唐蘇想了想,這幾日舟車勞頓自己又摔了條胳膊,出去吃不太方便,晚飯點又快過了再做也來不及,他想起來之前吃的那家葯膳,口水頓時合拍地泛了起來,“就上次那家葯膳唄,做的不錯還能送外賣,你忙了幾天了,買點東西快回來休息會兒。”
鍾程聞言脖子有點顫地轉向鍾譯,背着唐蘇打了個手勢,詢問要不要自己冒充個外賣小哥。沒想到鍾譯略微頓了一下,鎮定道:“還跟上次一樣?我順便就叫外賣了,累的話先睡會兒。”
等鍾譯前腳出門,即刻下樓轉向另一側的單元,上樓后,他輕手輕腳地開了門,見貓主子正貓視眈眈地盯着他。

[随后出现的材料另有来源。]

`config.mk`:
```
export PLATFORM = sky130hd
export DESIGN_NAME = gti_lerp
export DESIGN_NICKNAME = d
export VERILOG_FILES = /design/src/rtl/gti_pkg.sv /design/src/rtl/gti_lerp.sv
export SDC_FILE = /design/constraint.sdc
export NUM_CORES = 2
export LEC_CHECK = 0
export BUFFER_PORTS_ARGS = -buffer_cell sky130_fd_sc_hd__buf_2
export CAP_MARGIN = 20
export CORE_MARGIN = 2
export CORE_UTILIZATION = 50
export DETAILED_ROUTE_END_ITERATION = 8
export PLACE_DENSITY = 0.75
export SETUP_SLACK_MARGIN = 0.1
export SKIP_LAST_GASP = 1
export SYNTH_ARGS = -nofsm -noshare
export SYNTH_HDL_FRONTEND = slang
export SYNTH_SLANG_ARGS = --single-unit
```
`constraint.sdc`:
```
create_clock -name vclk -period 15.5
set_input_delay 1.55 -clock vclk [all_inputs]
set_output_delay 1.55 -clock vclk [all_outputs]
set_load 0.01 [all_outputs]
```
`src/rtl/gti_pkg.sv`:
```
// Package for the grid trilinear interpolator: register indexes, reset values,
// fixed-point widths and default sizes. No dependencies.
`default_nettype none
package gti_pkg;

  localparam int NodesPerAxisDefault = 16;
  localparam int GridTypesDefault    = 4;

  localparam int FracBits = 16;
  localparam int FracW    = FracBits + 1;
  localparam int ValW     = 32;
  localparam int InvW     = 24;
  localparam int CellCntW = 4;

  typedef enum logic [2:0] {
    CFG_OFFSET_X      = 3'd0,
    CFG_OFFSET_Y      = 3'd1,
    CFG_OFFSET_Z      = 3'd2,
    CFG_INV_SPACING   = 3'd3,
    CFG_OUTSIDE_VALUE = 3'd4,
    CFG_CELLS_X       = 3'd5,
    CFG_CELLS_Y       = 3'd6,
    CFG_CELLS_Z       = 3'd7
  } cfg_idx_e;

  typedef enum logic {
    CMD_WRITE = 1'b0,
    CMD_QUERY = 1'b1
  } cmd_e;

  localparam logic [InvW-1:0]     InvSpacingReset = 24'd65536;
  localparam logic [CellCntW-1:0] CellsReset      = 4'd15;

endpackage
`default_nettype wire

```
`src/rtl/gti_lerp.sv`:
```
// One linear blend step a + floor((b - a) * f / 2^16), signed fraction f.
// Depends on gti_pkg.
`default_nettype none
module gti_lerp import gti_pkg::*; #(
  parameter int W = 32
) (
  input  wire logic signed [W-1:0]     a_i,
  input  wire logic signed [W-1:0]     b_i,
  input  wire logic signed [FracW-1:0] f_i,
  output logic      signed [W+1:0]     y_o
);

  logic signed [W:0]         diff;
  logic signed [W+FracW:0]   prod;
  logic signed [W+FracW:0]   prod_sh;

  always_comb begin
    diff    = {b_i[W-1], b_i} - {a_i[W-1], a_i};
    prod    = diff * f_i;
    prod_sh = prod >>> FracBits;
    y_o     = {{2{a_i[W-1]}}, a_i} + prod_sh[W+1:0];
  end

endmodule
`default_nettype wire

```
==> reports/qor.yml <==
synthesis:
  net_count_after_synthesis: 3453
  synth_cells: 2657
  synth_seq_area_share: 0
  dominant_cell_type_by_area_after_synthesis: "sky130_fd_sc_hd__fa_1"
  yosys.area.top_type_share: 0.475
  mean_instance_size_in_the_synthesized_netlist_um2: 8.51
  synth_most_common_cell: "sky130_fd_sc_hd__inv_1"
  yosysWarnings: 0
  post_synth_instance_area_um2: 22600
  yosys-top-cells-count: "sky130_fd_sc_hd__inv_1, sky130_fd_sc_hd__fa_1, sky130_fd_sc_hd__nand2_1"
  synth_cell_type_count: 69
  netlist_top_cells_area: "sky130_fd_sc_hd__fa_1, sky130_fd_sc_hd__inv_1, sky130_fd_sc_hd__ha_1"
floorplanning:
  die_width_um: 217
  placeable_area_um2: 44400
  design.die.area_um2: 47000
  io-pin-count: 115
  floorplan.initialDensity: 0.509
  fp-row-count: 77
  die_h_um: 217
placement:
  final_weighted_congestion_in_routability_driven_placement: 0.904
  io_buffers: 115
  place.detailed.hpwl_um: 49200
cts:
  postCtsHoldBufs: 0
  cts_resized: 0
  postCtsSetupBuffers: 0
setup_path:
  timing.critical_path.mode_cell: "sky130_fd_sc_hd__fa_1"
  maximum_fanout_encountered_on_the_critical_timing_path: 27
  slowest_stage: "sky130_fd_sc_hd__fa_1"
  critPathBufInv: 6
  critical_path.endpoint_type: "output pin"
  crit_arrival_ns: 13.19
  cp_top_family: "compound AO/OA/AOI/OAI gates"
  crit_path_max_incr_delay_ns: 0.59
  timing.setup.critical_path_class: "input pin to output pin"
  critical_path_required_ns: 13.95
  critical_path.startpoint_type: "input pin"
finish:
  n_fill_cell: 4098
  final_core_utilization: 0.537
  sequential_cell_area_um2: 0
  nClkBuffers: 0
  final_layout_size_suffix_gt1_frac: 0.0661
  count_of_sequential_standard_cells: 0
  fin_nets: 3489
  number_of_diodes: 0
  multi_input_area_um2: 19900
  areaGrowthSynthToFinish_pct: 5.48
timing:
  final.min_clock_period_ns: 14.74
  grt_setup_unrepaired: "no"
  min_period_over_period: 0.951
  setup_total_negative_slack_ns: 0
  hold_viol_final: 0
  setup_violations: 0
  slew_violations: 0
  maxSlewHeadroom: 0.296
  fmaxAchievable_mhz: 67.8
  worstMarginPinSlew_ns: 1.05
worst_hold_path:
  hp-class: "input pin to output pin"
global_routing:
  globalRouteOverflowTotal: 0
  pin_count_of_the_biggest_net_entering_global_routing: 44
  first_pass_grt_wire_length_um: 101000
  grt_antenna_before_repair: 0
  grt.total_usage: 0.266
  vias_in_the_first_global_route: 19782
route:
  finalWirelength_um: 60000
  route.detailed.drc: 0
  avgViaCountPerCell: 5.51
  vias: 18076
  drtIter0Drc: 1128
  dr.pass1.iters: 5
  drtAntennaViolNets: 0
  routedWlPerCell_um: 18.3
flow_run:
  maxCapViolations: 0
status:
  run_status: "finished clean"
[path summary, 6_finish.rpt]
check / end / startpoint / cells past startpoint / slack, ns
setup / recovery: y_o[33] / a_i[1] / 44 / 0.76
hold / removal: y_o[0] / a_i[0] / 3 / 3.44
[stage by stage]
step | setup WS [ns] | cell area [um^2] | hold WS, ns | std cells
floorplan | 2.86 | 22600 | 3.25 | 2657
finish | 0.757 | 23900 | 3.44 | 3283
CTS | 0.303 | 23800 | 3.44 | 3282
global route | 0.155 | 23900 | 3.45 | 3283
detailed placement | 0.336 | 23800 | 3.44 | 3282
global placement | 0.469 | 23800 | 3.44 | 3282
[per-layer routing]
layer  track usage  vias to the layer above  share of wire
met5             0                        -              0
met4        0.0783                        0          0.033
met3        0.0226                      137          0.056
met2         0.487                      626           0.52
met1         0.336                     9252           0.39
li1              -                     8061              -
[placed cells by master, fill, tap and decap left out, drive strengths merged, types with 5 or more instances in the layout]
| cell type | synthesis | layout |
|---|---|---|
| fa | 537 | 537 |
| xor2 | 25 | 25 |
| o211ai | 12 | 12 |
| nor2b | 52 | 52 |
| nand2 | 318 | 318 |
| nand3b | 9 | 9 |
| a31oi | 11 | 11 |
| a21o | 36 | 36 |
| o21bai | 12 | 12 |
| a21oi | 88 | 88 |
| a211oi | 13 | 13 |
| o21a | 20 | 20 |
| a311oi | 9 | 9 |
| nand2b | 24 | 24 |
| buf | 12 | 153 |
| nor3 | 15 | 15 |
| and4b | 7 | 7 |
| o21ai | 43 | 43 |
| inv | 615 | 615 |
| o31ai | 5 | 5 |
| xnor2 | 65 | 65 |
| nand4 | 10 | 10 |
| and3 | 8 | 8 |
| nand3 | 68 | 68 |
| ha | 178 | 178 |
| and2 | 230 | 230 |
| nor2 | 79 | 79 |
[cell type report]
cell class / instances / area share
multi-input cells: 1922 / 0.835
repair buffers: 154 / 0.0371
inverters: 615 / 0.0967
well taps: 592 / 0.0310
[worst min-delay path: stages]
cell and delay [ns]:
sky130_fd_sc_hd__buf_2 0.09, sky130_fd_sc_hd__ha_1 0.12, sky130_fd_sc_hd__buf_2 0.12
[cell families after synthesis]
kind of cell,count (synthesis),share of synthesized area
AOI/OAI and AO/OA,284,0.0834
xor gates and xnor gates,91,0.0362
adders and majority gates,715,0.574
buffers and inverters,735,0.123
muxes,1,0.000498
and+or+nand+nor,831,0.184
Power is not shown: default switching activity piles up to over one toggle a cycle in this logic, so the estimate is an artifact.
**src/rtl/gti_ram.sv**
```systemverilog
// Generic simple dual-port RAM: one write port, one read port, registered read.
// No dependencies.
`default_nettype none
module gti_ram #(
  parameter int Width = 32,
  parameter int Depth = 16
) (
  input  wire logic                               clk_i,
  input  wire logic                               we_i,
  input  wire logic [(Depth > 1 ? $clog2(Depth) : 1)-1:0] waddr_i,
  input  wire logic [Width-1:0]                   wdata_i,
  input  wire logic                               re_i,
  input  wire logic [(Depth > 1 ? $clog2(Depth) : 1)-1:0] raddr_i,
  output logic      [Width-1:0]                   rdata_o
);

  logic [Width-1:0] mem_q [Depth];
  logic [Width-1:0] rdata_q;

  always_ff @(posedge clk_i) begin
    if (we_i) begin
      mem_q[waddr_i] <= wdata_i;
    end
    if (re_i) begin
      rdata_q <= mem_q[raddr_i];
    end
  end

  assign rdata_o = rdata_q;

endmodule
`default_nettype wire

```
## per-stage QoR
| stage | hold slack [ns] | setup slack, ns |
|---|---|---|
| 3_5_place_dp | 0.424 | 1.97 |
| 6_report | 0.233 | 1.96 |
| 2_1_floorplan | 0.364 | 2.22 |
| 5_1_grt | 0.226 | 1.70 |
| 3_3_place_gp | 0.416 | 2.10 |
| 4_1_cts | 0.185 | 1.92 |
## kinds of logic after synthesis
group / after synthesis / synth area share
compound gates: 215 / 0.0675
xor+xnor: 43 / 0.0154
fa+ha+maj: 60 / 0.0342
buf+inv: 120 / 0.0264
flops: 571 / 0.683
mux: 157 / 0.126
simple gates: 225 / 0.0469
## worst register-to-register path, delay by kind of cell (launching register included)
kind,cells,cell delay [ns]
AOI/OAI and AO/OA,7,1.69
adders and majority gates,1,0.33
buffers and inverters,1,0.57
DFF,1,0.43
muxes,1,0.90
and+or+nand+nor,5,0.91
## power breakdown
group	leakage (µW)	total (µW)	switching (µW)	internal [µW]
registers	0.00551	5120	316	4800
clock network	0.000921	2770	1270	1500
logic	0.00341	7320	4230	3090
`src/hw/rtl/rpd_pkg.sv`:
```
// ----------------------------------------------------------------------------
// RSSI presence detector package
// Shared types, register indexes, reset values and constants of the detector.
// ----------------------------------------------------------------------------
package rpd_pkg;

    // Defaults for the top-level parameters.
    localparam int unsigned HIT_DEPTH_DEF       = 128;
    localparam int unsigned STARTUP_SILENCE_DEF = 4000;

    // Company identifier that an advertisement must carry to be counted.
    localparam logic [15:0] WANTED_COMPANY = 16'h004C;

    // Gap reported when no strong hit is stored or the gap is too large.
    localparam logic [19:0] GAP_NONE = 20'd999999;

    // Level reported before any advertisement has been stored.
    localparam logic signed [7:0] LEVEL_INIT = -8'sd127;

    // Item commands.
    localparam logic CMD_ADVERT = 1'b0;
    localparam logic CMD_EVAL   = 1'b1;

    // Configuration register indexes.
    typedef enum logic [2:0] {
        CFG_STRONG_THR   = 3'd0,
        CFG_VERY_THR     = 3'd1,
        CFG_HITS_REQ     = 3'd2,
        CFG_PRUNE_AGE    = 3'd3,
        CFG_VERY_AGE_MS  = 3'd4,
        CFG_HOLD_GAP     = 3'd5
    } cfg_idx_t;

    // Configuration reset values.
    localparam logic signed [7:0] STRONG_THR_RST  = -8'sd56;
    localparam logic signed [7:0] VERY_THR_RST    = -8'sd52;
    localparam logic [2:0]        HITS_REQ_RST    = 3'd2;
    localparam logic [15:0]       PRUNE_AGE_RST   = 16'd20000;
    localparam logic [15:0]       VERY_AGE_MS_RST = 16'd15000;
    localparam logic [17:0]       HOLD_GAP_RST    = 18'd60000;

    localparam int unsigned CFG_DATA_W = 18;

    typedef struct packed {
        logic signed [7:0] strong_thr;
        logic signed [7:0] very_thr;
        logic [2:0]        hits_required;
        logic [15:0]       prune_age;
        logic [15:0]       very_age_ms;
        logic [17:0]       hold_gap;
    } cfg_t;

    // One stored hit: time stamp and signal level.
    typedef struct packed {
        logic [31:0]       stamp;
        logic signed [7:0] level;
    } hit_t;

    // Controller to datapath commands.
    typedef struct packed {
        logic append;
        logic eval_start;
        logic scan;
        logic finish;
    } ctrl_cmd_t;

    // Datapath to controller status.
    typedef struct packed {
        logic eval_live;
        logic scan_done;
        logic out_free;
    } ctrl_status_t;

    // Controller states, one-hot.
    typedef enum logic [2:0] {
        ST_IDLE   = 3'b001,
        ST_SCAN   = 3'b010,
        ST_DECIDE = 3'b100
    } state_t;

endpackage

```
`src/hw/rtl/rpd_ctrl.sv`:
```
// ----------------------------------------------------------------------------
// RSSI presence detector controller
// Sequences item intake, the hit store scan and the final decision.
// ----------------------------------------------------------------------------
module rpd_ctrl
    import rpd_pkg::*;
(
    input  logic         clk,
    input  logic         rst_n,
    input  logic         in_valid,
    input  logic         in_command,
    output logic         in_ready,
    input  ctrl_status_t status,
    output ctrl_cmd_t    cmd
);

    state_t state_reg;
    state_t state_next;

    always_comb
    begin
        state_next = state_reg;
        cmd        = '0;
        in_ready   = 1'b0;
        unique case (state_reg)
            ST_IDLE:
            begin
                in_ready = 1'b1;
                if (in_valid)
                begin
                    if (in_command == CMD_ADVERT)
                    begin
                        cmd.append = 1'b1;
                    end
                    else if (status.eval_live)
                    begin
                        cmd.eval_start = 1'b1;
                        state_next     = ST_SCAN;
                    end
                end
            end
            ST_SCAN:
            begin
                cmd.scan = 1'b1;
                if (status.scan_done)
                begin
                    state_next = ST_DECIDE;
                end
            end
            ST_DECIDE:
            begin
                if (status.out_free)
                begin
                    cmd.finish = 1'b1;
                    state_next = ST_IDLE;
                end
            end
            default:
            begin
                state_next = ST_IDLE;
            end
        endcase
    end

    always_ff @(posedge clk or negedge rst_n)
    begin
        if (!rst_n)
        begin
            state_reg <= ST_IDLE;
        end
        else
        begin
            state_reg <= state_next;
        end
    end

endmodule

```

鍾譯沒工夫搭理他,給飯店去了電話后快速脫下襯衣,走進卧室。
貓主子對這個鏟屎官顯然很不滿意,它不依不饒地翹着尾巴走過去,要把將自己丟下的事情來個秋後算賬,它呲牙咧嘴,威脅了一句,“瞄~”
鍾譯把T恤套上,幾步不停走到洗手台前蹲下,從抽屜深處拿出另一個包袋,動作熟練地拿出幾隻刷子。對比了幾個色號的粉底液,抽出來一個深色的,眼尾掃了下腳邊的貓大爺,抽了個空訓兒子。
“一會兒你去媳婦兒家的時候別忘我腿上蹭知道嗎?”
“喵”
“別撒嬌,上次就跟你說別拿太多衣服,你倒是可以,把我媳婦陽台都清理乾淨了,你這個不孝的兒子。”
“喵……”
鍾譯把自己變成另一個人,蹲在貓面前,一根手指按住腦袋,“別拆爸爸台。”
大咪咪面無表情地給了一爪子,這一人一貓都站在輩分地位的制高點上,一個把自己當皇上,一個把自己當爸爸,成為永遠不可調和的矛盾。
鍾譯換好衣服,順手拿了鴨舌帽帶上,回頭叮囑貓兒子幾句,“一會兒去你媽那兒住着,這幾天我都不回來了,記住了嗎?”
貓兒子顯然還沒反應過來他爹的臉為什麼忽然換了,嗷了一聲,弓一樣跳了出去,直奔唐蘇家的陽台。
鍾譯放了心,關上門后,迅速去了地下停車場,開另一輛車去飯店取餐。
……
鍾譯走了不久,鍾程接到家教的電話,說自己已經快到小區,但是沒找到地方,言語裏拒絕透露是個路痴。